He could not risk being seen by anyone, and so was reduced to painful dashes across open corridors, creeping to corners, and scuttling back into cover when guests or servants happened by. With a scoff Chang thought of how nearly everyone in the pyramid of Harschmort’s inhabitants was some sort of servant—by occupation, by marriage, by money, by fear, by desire. He thought of Svenson’s servitude to duty—duty to what, Chang could not understand—and his own doomed notions of obligation and, even if he disdained the word, honor. Now he wanted to spit on them all, just as he was spitting blood on these white marble floors. And what of Celeste—had she been a servant to Bascombe? Her family? Her wealth? Chang realized he did not know. For a moment he saw her, wrestling to reload his pistol at the Boniface…a remarkable little beast. He wondered if she had shot someone after all.

The guests, he saw, were once again masked and in formal dress, and their snatches of conversation all carried a buzzing current of anticipation and mystery.

“Do you know—it is said they will be married—tonight!”

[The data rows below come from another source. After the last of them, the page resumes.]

### src/rtl/hold_timer.sv
module hold_timer #(
  parameter int unsigned WAIT_CYC = 1000
) (
  input  logic clk,
  input  logic rst,
  input  logic run_i,
  output logic expire_o
);
  localparam int unsigned TW = (WAIT_CYC < 2) ? 1 : $clog2(WAIT_CYC);
  localparam logic [TW-1:0] LAST = TW'(WAIT_CYC - 1);

  logic [TW-1:0] cnt;

  assign expire_o = run_i && (cnt == LAST);

  always_ff @(posedge clk) begin
    if (rst || !run_i || expire_o) cnt <= '0;
    else                           cnt <= cnt + 1'b1;
  end

  // the count never passes the end of the window
  a_r5_cnt_bound: assert property (@(posedge clk) disable iff (rst)
    cnt <= LAST);
endmodule

### src/rtl/irq_status.sv
module irq_status #(
  parameter int unsigned N_EV = 2
) (
  input  logic            clk,
  input  logic            rst,
  input  logic [N_EV-1:0] set_i,
  input  logic [N_EV-1:0] clr_i,
  output logic [N_EV-1:0] stat_o,
  output logic            irq_o
);
  logic [N_EV-1:0] stat_nx;

  for (genvar g = 0; g < N_EV; g++) begin : g_bit
    assign stat_nx[g] = set_i[g] | (stat_o[g] & ~clr_i[g]);

    always_ff @(posedge clk) begin
      if (rst) stat_o[g] <= 1'b0;
      else     stat_o[g] <= stat_nx[g];
    end

    // write-one clears unless a new event lands together with it
    a_r9_w1c: assert property (@(posedge clk) disable iff (rst)
      (clr_i[g] && !set_i[g]) |=> !stat_o[g]);
  end

  always_ff @(posedge clk) begin
    if (rst) irq_o <= 1'b0;
    else     irq_o <= |stat_nx;
  end

  // the line follows the status bits
  a_r8_irq_level: assert property (@(posedge clk) disable iff (rst)
    irq_o == (stat_o != '0));
endmodule

### src/rtl/therm_guard.sv
module therm_guard
  import therm_pkg::*;
#(
  parameter int unsigned PT_W     = 4,
  parameter int unsigned QUAL_W   = 4,
  parameter int unsigned WAIT_CYC = 1000,
  parameter logic [PT_W-1:0] RST_PT = '0
) (
  input  logic              clk,
  input  logic              rst,
  input  logic              hot_i,
  input  logic              sw_req_i,
  input  logic [PT_W-1:0]   sw_pt_i,
  input  logic [PT_W-1:0]   cfg_low_pt_i,
  input  logic [QUAL_W-1:0] cfg_qual_i,
  input  logic [N_EVT-1:0]  irq_clr_i,
  output logic              tr_req_o,
  output logic [PT_W-1:0]   tr_pt_o,
  input  logic              tr_ack_i,
  input  logic              tr_fail_i,
  output logic              throttled_o,
  output logic              duty_en_o,
  output logic              irq_o,
  output logic [N_EVT-1:0]  irq_stat_o
);
  thr_state_e       state;
  logic [PT_W-1:0]  want;     // software target, also the restore target
  logic [PT_W-1:0]  want_nx;
  logic [PT_W-1:0]  applied;  // last point confirmed by the sequencer
  logic             hot_q;
  logic             expire;
  logic             ack_v;
  logic [N_EVT-1:0] ev_set;

  assign want_nx = sw_req_i ? sw_pt_i : want;
  assign ack_v   = tr_ack_i && tr_req_o;

  always_comb begin
    ev_set           = '0;
    ev_set[EVT_DOWN] = (state == ST_DOWN) && ack_v;
    ev_set[EVT_UP]   = (state == ST_UP)   && ack_v;
  end

  hot_qualifier #(.CNT_W(QUAL_W)) u_qual (
    .clk     (clk),
    .rst     (rst),
    .hot_i   (hot_i),
    .limit_i (cfg_qual_i),
    .hot_q_o (hot_q)
  );

  hold_timer #(.WAIT_CYC(WAIT_CYC)) u_hold (
    .clk      (clk),
    .rst      (rst),
    .run_i    (state == ST_HOLD),
    .expire_o (expire)
  );

  irq_status #(.N_EV(N_EVT)) u_irq (
    .clk    (clk),
    .rst    (rst),
    .set_i  (ev_set),
    .clr_i  (irq_clr_i),
    .stat_o (irq_stat_o),
    .irq_o  (irq_o)
  );

  always_ff @(posedge clk) begin
    if (rst) begin
      state     <= ST_RUN;
      want      <= RST_PT;
      applied   <= RST_PT;
      tr_req_o  <= 1'b0;
      tr_pt_o   <= RST_PT;
      duty_en_o <= 1'b0;
    end else begin
      want <= want_nx;
      unique case (state)
        ST_RUN: begin
          if (tr_req_o) begin
            if (ack_v) begin
              tr_req_o <= 1'b0;
              if (!tr_fail_i) applied <= tr_pt_o;
            end
          end else if (hot_q) begin
            state    <= ST_DOWN;
            tr_req_o <= 1'b1;
            tr_pt_o  <= cfg_low_pt_i;
          end else if (want_nx != applied) begin
            tr_req_o <= 1'b1;
            tr_pt_o  <= want_nx;
          end
        end
        ST_DOWN: begin
          if (ack_v) begin
            tr_req_o <= 1'b0;
            state    <= ST_HOLD;
            if (tr_fail_i) duty_en_o <= 1'b1;
            else           applied   <= tr_pt_o;
          end
        end
        ST_HOLD: begin
          if (expire && !hot_i) begin
            state    <= ST_UP;
            tr_req_o <= 1'b1;
            tr_pt_o  <= want_nx;
          end
        end
        ST_UP: begin
          if (ack_v) begin
            tr_req_o  <= 1'b0;
            duty_en_o <= 1'b0;
            state     <= ST_RUN;
            if (!tr_fail_i) applied <= tr_pt_o;
          end
        end
        default: state <= ST_RUN;
      endcase
    end
  end

  assign throttled_o = (state != ST_RUN);

  // a pending request keeps its point until acknowledged
  a_r2_req_hold: assert property (@(posedge clk) disable iff (rst)
    (tr_req_o && !tr_ack_i) |=> (tr_req_o && $stable(tr_pt_o)));

  // throttling only starts on a hot sample
  a_r3_hot_seen: assert property (@(posedge clk) disable iff (rst)
    $rose(throttled_o) |-> $past(hot_i));

  // entering throttle requests the programmed low point
  a_r4_low_point: assert property (@(posedge clk) disable iff (rst)
    $rose(throttled_o) |-> (tr_req_o && tr_pt_o == $past(cfg_low_pt_i)));

  // status bits are set only by an acknowledge
  a_r8_down_evt: assert property (@(posedge clk) disable iff (rst)
    $rose(irq_stat_o[EVT_DOWN]) |-> $past(tr_ack_i));
  a_r8_up_evt: assert property (@(posedge clk) disable iff (rst)
    $rose(irq_stat_o[EVT_UP]) |-> $past(tr_ack_i));

  // fallback starts only from a failed acknowledge
  a_r10_duty_cause: assert property (@(posedge clk) disable iff (rst)
    $rose(duty_en_o) |-> $past(tr_ack_i && tr_fail_i));

  // nothing is requested while holding at the low point
  a_r11_quiet_hold: assert property (@(posedge clk) disable iff (rst)
    (state == ST_HOLD) |-> !tr_req_o);
endmodule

“The man in the cape—with the red lining—it is Lord Carfax, back from the Baltic!”

“Did you notice the servants with the iron-bound chests?”

“They will give us a signal to come forward—I had it myself from Elspeth Poole!”

“I’m sure of it—a shocking vigor—”

“Such dreams—and afterwards such peace of mind—”

“They will come like trusting puppies—”

“Did you see it? In the air? Such a machine!”

“Fades in a matter of days—I have it on the highest authority—”

“I have heard it from one who has been before—a particular disclosure—”

“No one has seen him—Henry Xonck himself was refused!”

“I’ve never heard such screaming—nor right after, witnessed such ecstasy—”

“Such an unsurpassed collection of quality!”

“Spoken in front of everyone, ‘is not history best written with a whip mark?’ The Lady is superb!”

“No one has spoken to him for days—apparently he will reveal all tonight, his secret plans—”

“He’s going to speak! The Comte as much as promised it—”

“And then…the work will be revealed!”

“Indeed…the work will be revealed!”

This last was from a pair of thin rakish men in tailcoats and masks of black satin. Chang had penetrated well into the maze of private apartments and presently stood behind a marble pillar upon which was balanced an ancient and delicate amphora of malachite and gold. The chuckling men walked past—he was in a middling-sized sitting room—toward a sideboard laid with bottles and glasses. The men poured themselves whiskies and sipped them happily, leaning against the furniture and smiling at one another, for all the world like children waiting for permission to unwrap birthday presents.

One of them frowned. He wrinkled his nose.

“What is it?” asked the other.

“That smell,” said the first.

“My goodness,” agreed the other, sniffing too. “What could it be?”

“I’ve no idea.”

“It’s really quite horrid…”

Chang shrank as best he could behind the pillar. If they continued toward him he would have no choice but to attack them both. One of them would surely have a chance to scream. He would be found. The first man had taken an exploratory step in his direction. The other hissed at him.

“Wait!”

“What?”

“Do you think they might be starting?”

“I don’t understand—”

“The smell! Do you think they’re starting? The alchemical fires!”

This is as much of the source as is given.